• **Collected data entries**
`src/rtl/psf_pkg.sv`:
```
package psf_pkg;

    localparam int PROT_W        = 3;
    localparam int PROT_NS_BIT   = 1;
    localparam int PROT_PRIV_BIT = 0;
    localparam int SEL_MAX       = 32;

    typedef struct packed {
        logic nonsec;
        logic priv;
    } xfer_attr_t;

    typedef enum logic [1:0] {
        VERD_IDLE     = 2'd0,
        VERD_PASS     = 2'd1,
        VERD_DENY_ERR = 2'd2,
        VERD_DENY_RAZ = 2'd3
    } verdict_e;

    function automatic xfer_attr_t decode_prot(input logic [PROT_W-1:0] p);
        xfer_attr_t a;
        a.nonsec = p[PROT_NS_BIT];
        a.priv   = p[PROT_PRIV_BIT];
        return a;
    endfunction

    function automatic logic exactly_one(input logic [SEL_MAX-1:0] v);
        return (v != '0) && ((v & (v - 1'b1)) == '0);
    endfunction

    function automatic logic is_denied(input verdict_e v);
        return (v == VERD_DENY_ERR) || (v == VERD_DENY_RAZ);
    endfunction

endpackage

```
`src/rtl/psf_port_gate.sv`:
```
module psf_port_gate
    import psf_pkg::*;
#(
    parameter int                NPORTS     = 16,
    parameter logic [NPORTS-1:0] SEC_EXEMPT = '0
) (
    input  xfer_attr_t        attr,
    input  logic [NPORTS-1:0] allow_nonsec,
    input  logic [NPORTS-1:0] allow_user,
    output logic [NPORTS-1:0] port_ok
);

    for (genvar i = 0; i < NPORTS; i++) begin : g_port
        logic sec_ok;
        logic priv_ok;
        if (SEC_EXEMPT[i]) begin : g_exempt
            assign sec_ok = 1'b1;
        end else begin : g_checked
            assign sec_ok = allow_nonsec[i] | ~attr.nonsec;
        end
        assign priv_ok    = allow_user[i] | attr.priv;
        assign port_ok[i] = sec_ok & priv_ok;
    end

endmodule

```
`src/rtl/psf_resp_mux.sv`:
```
module psf_resp_mux #(
    parameter int NPORTS = 16,
    parameter int DATA_W = 32
) (
    input  logic [NPORTS-1:0]        sel,
    input  logic [NPORTS*DATA_W-1:0] port_rdata,
    input  logic [NPORTS-1:0]        port_ready,
    input  logic [NPORTS-1:0]        port_slverr,
    output logic [DATA_W-1:0]        rdata,
    output logic                     ready,
    output logic                     slverr
);

    logic [DATA_W-1:0] masked [NPORTS];

    for (genvar i = 0; i < NPORTS; i++) begin : g_mask
        assign masked[i] = port_rdata[i*DATA_W +: DATA_W] & {DATA_W{sel[i]}};
    end

    always_comb begin
        rdata = '0;
        for (int i = 0; i < NPORTS; i++) begin
            rdata = rdata | masked[i];
        end
        ready  = |(sel & port_ready);
        slverr = |(sel & port_slverr);
    end

endmodule

```
`src/rtl/psf_irq_flag.sv`:
```
module psf_irq_flag (
    input  logic clk,
    input  logic rst,
    input  logic deny_hit,
    input  logic enable,
    input  logic clear,
    output logic flag
);

    logic flag_q;
    logic flag_d;

    always_comb begin
        flag_d = flag_q;
        if (clear) begin
            flag_d = 1'b0;
        end
        if (deny_hit && enable) begin
            flag_d = 1'b1;
        end
    end

    always_ff @(posedge clk) begin
        if (rst) begin
            flag_q <= 1'b0;
        end else begin
            flag_q <= flag_d;
        end
    end

    assign flag = flag_q;

endmodule

```
`src/rtl/periph_sec_filter.sv`:
```
module periph_sec_filter
    import psf_pkg::*;
#(
    parameter int                NPORTS     = 16,
    parameter int                ADDR_W     = 12,
    parameter int                DATA_W     = 32,
    parameter logic [NPORTS-1:0] SEC_EXEMPT = '0
) (
    input  logic                     clk,
    input  logic                     rst,
    input  logic [NPORTS-1:0]        up_sel,
    input  logic                     up_enable,
    input  logic                     up_write,
    input  logic [ADDR_W-1:0]        up_addr,
    input  logic [DATA_W-1:0]        up_wdata,
    input  logic [2:0]               up_prot,
    output logic [DATA_W-1:0]        up_rdata,
    output logic                     up_ready,
    output logic                     up_slverr,
    output logic [NPORTS-1:0]        dn_sel,
    output logic                     dn_enable,
    output logic                     dn_write,
    output logic [ADDR_W-1:0]        dn_addr,
    output logic [DATA_W-1:0]        dn_wdata,
    output logic [2:0]               dn_prot,
    input  logic [NPORTS*DATA_W-1:0] dn_rdata,
    input  logic [NPORTS-1:0]        dn_ready,
    input  logic [NPORTS-1:0]        dn_slverr,
    input  logic [NPORTS-1:0]        allow_nonsec,
    input  logic [NPORTS-1:0]        allow_user,
    input  logic                     deny_is_error,
    input  logic                     irq_en,
    input  logic                     irq_clr,
    output logic                     irq
);

    xfer_attr_t         attr;
    logic [NPORTS-1:0]  port_ok;
    logic [SEL_MAX-1:0] sel_wide;
    logic               sel_valid;
    logic               permit;
    verdict_e           verdict;
    logic [DATA_W-1:0]  mux_rdata;
    logic               mux_ready;
    logic               mux_slverr;
    logic               deny_hit;

    assign attr = decode_prot(up_prot);

    psf_port_gate #(
        .NPORTS     (NPORTS),
        .SEC_EXEMPT (SEC_EXEMPT)
    ) u_gate (
        .attr         (attr),
        .allow_nonsec (allow_nonsec),
        .allow_user   (allow_user),
        .port_ok      (port_ok)
    );

    always_comb begin
        sel_wide             = '0;
        sel_wide[NPORTS-1:0] = up_sel;
    end

    assign sel_valid = exactly_one(sel_wide);
    assign permit    = sel_valid && ((up_sel & port_ok) != '0);

    always_comb begin
        if (permit) begin
            verdict = VERD_PASS;
        end else if (up_enable || (up_sel != '0)) begin
            verdict = deny_is_error ? VERD_DENY_ERR : VERD_DENY_RAZ;
        end else begin
            verdict = VERD_IDLE;
        end
    end

    psf_resp_mux #(
        .NPORTS (NPORTS),
        .DATA_W (DATA_W)
    ) u_mux (
        .sel         (up_sel),
        .port_rdata  (dn_rdata),
        .port_ready  (dn_ready),
        .port_slverr (dn_slverr),
        .rdata       (mux_rdata),
        .ready       (mux_ready),
        .slverr      (mux_slverr)
    );

    always_comb begin
        unique case (verdict)
            VERD_PASS: begin
                up_rdata  = mux_rdata;
                up_ready  = mux_ready;
                up_slverr = mux_slverr;
            end
            VERD_DENY_ERR: begin
                up_rdata  = '0;
                up_ready  = 1'b1;
                up_slverr = up_enable;
            end
            VERD_DENY_RAZ: begin
                up_rdata  = '0;
                up_ready  = 1'b1;
                up_slverr = 1'b0;
            end
            default: begin
                up_rdata  = '0;
                up_ready  = 1'b1;
                up_slverr = 1'b0;
            end
        endcase
    end

    assign dn_sel    = permit ? up_sel : '0;
    assign dn_enable = permit & up_enable;
    assign dn_write  = up_write;
    assign dn_addr   = up_addr;
    assign dn_wdata  = up_wdata;
    assign dn_prot   = up_prot;

    assign deny_hit = up_enable && is_denied(verdict);

    psf_irq_flag u_irq (
        .clk      (clk),
        .rst      (rst),
        .deny_hit (deny_hit),
        .enable   (irq_en),
        .clear    (irq_clr),
        .flag     (irq)
    );

endmodule

```
`config.mk`:
```
export PLATFORM = sky130hd
export DESIGN_NAME = periph_sec_filter
export DESIGN_NICKNAME = d
export VERILOG_FILES = /design/src/rtl/psf_pkg.sv /design/src/rtl/psf_port_gate.sv /design/src/rtl/psf_resp_mux.sv /design/src/rtl/psf_irq_flag.sv /design/src/rtl/periph_sec_filter.sv
export SDC_FILE = /design/constraint.sdc
export NUM_CORES = 1
export LEC_CHECK = 0
export BUFFER_PORTS_ARGS = -buffer_cell sky130_fd_sc_hd__buf_2
export CAP_MARGIN = 10
export CELL_PAD_IN_SITES_DETAIL_PLACEMENT = 0
export CELL_PAD_IN_SITES_GLOBAL_PLACEMENT = 1
export CORE_AREA = 2 2 292 294
export DETAILED_ROUTE_END_ITERATION = 16
export DIE_AREA = 0 0 294 296
export PLACE_DENSITY_LB_ADDON = 0.1
export SETUP_SLACK_MARGIN = 0.1
export SYNTH_ARGS = -nofsm -noshare
export SYNTH_HDL_FRONTEND = slang
export SYNTH_SLANG_ARGS = --single-unit
export TNS_END_PERCENT = 30
```
`constraint.sdc`:
```
create_clock -name clk -period 3 [get_ports clk]
set_input_delay 0.3 -clock clk [delete_from_list [all_inputs] [get_ports clk]]
set_output_delay 0.3 -clock clk [all_outputs]
set_load 0.02 [all_outputs]
```
==> flow_metrics.py <==
metrics = {
    "setup_path": {
        "worstReg2RegStart": "u_irq.flag",
        "cp.arrival_ps": 2580,
        "worstRegToRegCells": 1,
        "cp-end-kind": "output pin",
        "rr_endpoint": "u_irq.flag",
        "crit_fanout": 7,
        "cp_cell_sequence": "buf_6 -> or4_4 -> nor3_4 -> o211ai_1 -> a21oi_2 -> nand3_2 -> o21ai_2 -> ha_4 -> buf_12 -> buf_16 -> o21a_1 -> buf_2",
        "crit_required_ps": 2700,
        "criticalPathCategory": "in2out",
        "critical_path.max_stage_delay_ps": 550,
        "cp_slowest_cell": "or4_4",
        "r2r_slack_ps": 2390,
        "cp-start-kind": "input pin",
    },
    "hold_path": {
        "min_to": "u_irq.flag",
        "hold_start": "u_irq.flag",
        "hold_path.class": "reg2reg",
        "min_path_cells": 1,
    },
    "synthesis": {
        "synth_edf_count": 0,
        "yosys.area_share.xor_xnor_pct": 0,
        "avgSynthCellArea_um2": 6.85,
        "synth_top_cell_by_area": "a22oi_1",
        "synth_area_leaders": "a22oi_1, a22o_1, a221oi_1",
        "synth-seq-cells": 1,
        "synth.distinct_cells": 40,
        "ys_seq_area_share_pct": 0.493,
        "synth_commonest_cells": "a22oi_1, a22o_1, a221oi_1, buf_4, nand3_1",
        "yosys.area_share.simple_pct": 15.6,
        "synth.most_common_cell": "a22oi_1",
        "synth_top_family_by_area": "compound AO/OA/AOI/OAI gates",
        "ys.flop_type": "dfxtp_1",
        "syn_inst": 593,
        "yosysWarningCount": 0,
        "syn-cell-area_um2": 4060,
        "yosys.area.top_type_share_pct": 32.0,
        "synth_compound_area_share_pct": 65.3,
        "async_flop_share_pct": 0,
        "synth_fa_ha_area_share_pct": 0.863,
        "synth.mux.area_fraction_pct": 0,
        "syn_nets": 1241,
    },
    "global_routing": {
        "antenna_found_initial": 9,
        "grt_pass1_vias": 9013,
        "grtUsageTotal_pct": 13.3,
        "gr-total-overflow": 0,
        "grt_start_max_net_pins": 38,
        "grt_first_pass_wirelength_mm": 79.2,
    },
    "cells_and_area": {
        "n_fill_cell": 9969,
        "largest_reg_flops": 1,
        "fin_util_pct": 10.4,
        "multi_input_area_um2": 3380,
        "drive_above_1_share_pct": 61.8,
        "nets": 1839,
        "regArea_um2": 20.0,
        "synthToLayoutAreaGrowth_pct": 116,
    },
    "floorplanning": {
        "rows": 107,
        "core_um2": 84200,
        "die_h_um": 296,
        "ios": 746,
        "start_util_pct": 4.82,
        "die_w_um": 294,
        "die-area_um2": 87000,
    },
    "timing": {
        "setup_viol": 0,
        "finalSetupTns_ps": 0,
        "fin_skew_ps": 0,
        "slew_violations": 0,
        "max_freq_mhz": 347,
        "slew_headroom_pct": 62.6,
        "tightest_slew_ps": 561,
        "fin_crit_ps": 2880,
        "hold_viol": 0,
        "rsz0062_at_grt": "yes",
        "post-route-period-util_pct": 96.1,
    },
    "drt": {
        "vias_per_cell": 3.58,
        "drtPass1Iterations": 4,
        "wl_per_cell_um": 27.5,
        "drc_errors": 0,
        "wl_mm": 62.6,
        "drtAntennaViolNets": 0,
        "vias": 8152,
        "drt_iter0_drc": 440,
    },
    "outcome": {
        "status": "finished clean",
    },
    "place": {
        "place_congestion": 0.772,
        "dp_hpwl_mm": 51.0,
        "port_buffers": 653,
    },
    "clocking": {
        "clkLatencyLatePin_ps": 0,
        "clk_pin_slew_worst_paths_ps": 0,
    },
    "pwr": {
        "cellPowerDensity_nw_per_um2": 133,
        "p_leak_nw": 4.16,
        "max-vdd-ir-drop_uv": 37.8,
    },
    "flow_run": {
        "cap_viol_max_count": 0,
    },
}
[kinds of logic after synthesis]
group	Yosys count
AO/OA/AOI/OAI	337
AND/OR/NAND/NOR	114
adder cells (fa/ha/maj)	3
buffers and inverters	138
flip-flops	1
[placed cells by master, fill, tap and decap left out, types with 3 or more instances in the layout]
| cell type | synthesis | routed |
|---|---|---|
| o21a_1 | 33 | 33 |
| o221ai_1 | 12 | 12 |
| nor2_1 | 18 | 17 |
| nand3_1 | 44 | 44 |
| buf_6 | 3 | 7 |
| nand2_1 | 3 | 3 |
| nand4_1 | 28 | 28 |
| o21ai_0 | 8 | 6 |
| buf_2 | 0 | 643 |
| a221oi_1 | 49 | 49 |
| a22o_1 | 50 | 50 |
| buf_4 | 48 | 56 |
| a22oi_1 | 173 | 172 |
| nor2_2 | 4 | 5 |
| nor2b_1 | 4 | 4 |
| buf_12 | 0 | 6 |
| inv_1 | 17 | 17 |
[critical path: cells and delay by family]
kind	cells	cell delay (ps)
and+or+nand+nor	3	920
buffers and inverters	4	550
AOI/OAI and AO/OA	4	590
adders and majority gates	1	190
[routing by layer]
| layer | up-vias | GRT usage (%) | wire length, um |
|---|---|---|---|
| met5 | - | 0 | 58 |
| met4 | 8 | 4.54 | 2430 |
| met3 | 99 | 2.70 | 4180 |
| met2 | 496 | 24.2 | 31400 |
| met1 | 3897 | 15.4 | 24500 |
| li1 | 3652 | - | - |
[cell type report]
class | instances | share of cell area, %
inverter | 18 | 0.771
timing repair buffer | 716 | 44.8
tap | 1090 | 15.6
multi-input combinational | 454 | 38.6
antenna | 1 | 0.0285
sequential | 1 | 0.228
[worst max path at each step]
| stage | from | to | cells past startpoint |
|---|---|---|---|
| detailed placement | up_sel[2] | up_rdata[26] | 13 |
| floorplan | up_sel[1] | up_ready | 11 |
| finish | up_sel[3] | up_rdata[13] | 12 |
| global placement | up_sel[2] | up_rdata[26] | 13 |
| CTS | up_sel[5] | up_rdata[31] | 12 |
| global route | up_sel[3] | up_rdata[26] | 12 |
[per-stage QoR]
step / total power, W / hold slack [ps] / area [um^2] / setup slack (ps) / cells
3_5_place_dp: 0.00118 / 466 / 8550 / 14.6 / 2275
5_1_grt: 0.00127 / 493 / 8770 / -10.5 / 2280
2_1_floorplan: 0.000481 / 522 / 4060 / 113 / 593
3_3_place_gp: 0.00119 / 467 / 8550 / 40.2 / 2275
6_report: 0.00116 / 474 / 8770 / 116 / 2280
4_1_cts: 0.00119 / 473 / 8650 / 87.6 / 2278
[power by group]
group | internal, W | switching (W) | total [W]
sequential | 0.0000144 | 0.000000360 | 0.0000147
clock | 0.0000000000447 | 0 | 0.0000000000447
combinational | 0.000518 | 0.000631 | 0.00115
[repair_timing]
item | 4_1_cts | 5_1_grt
gates cloned | 1 | 1
hold buffers | 0 | 0
pin swaps | 9 | 4
resized for setup | 14 | 21
endpoints found under the hold margin | 0 | 0
buffers inserted | 2 | 0
setup endpoints to repair | 33 | 34
No activity file was read; power rests on OpenSTA's default activity.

• **TASK ITEM**
Look through the entries and return every line where "gates" appears.

• **THE ANSWER**
        "synth_top_family_by_area": "compound AO/OA/AOI/OAI gates",
adders and majority gates	1	190
gates cloned | 1 | 1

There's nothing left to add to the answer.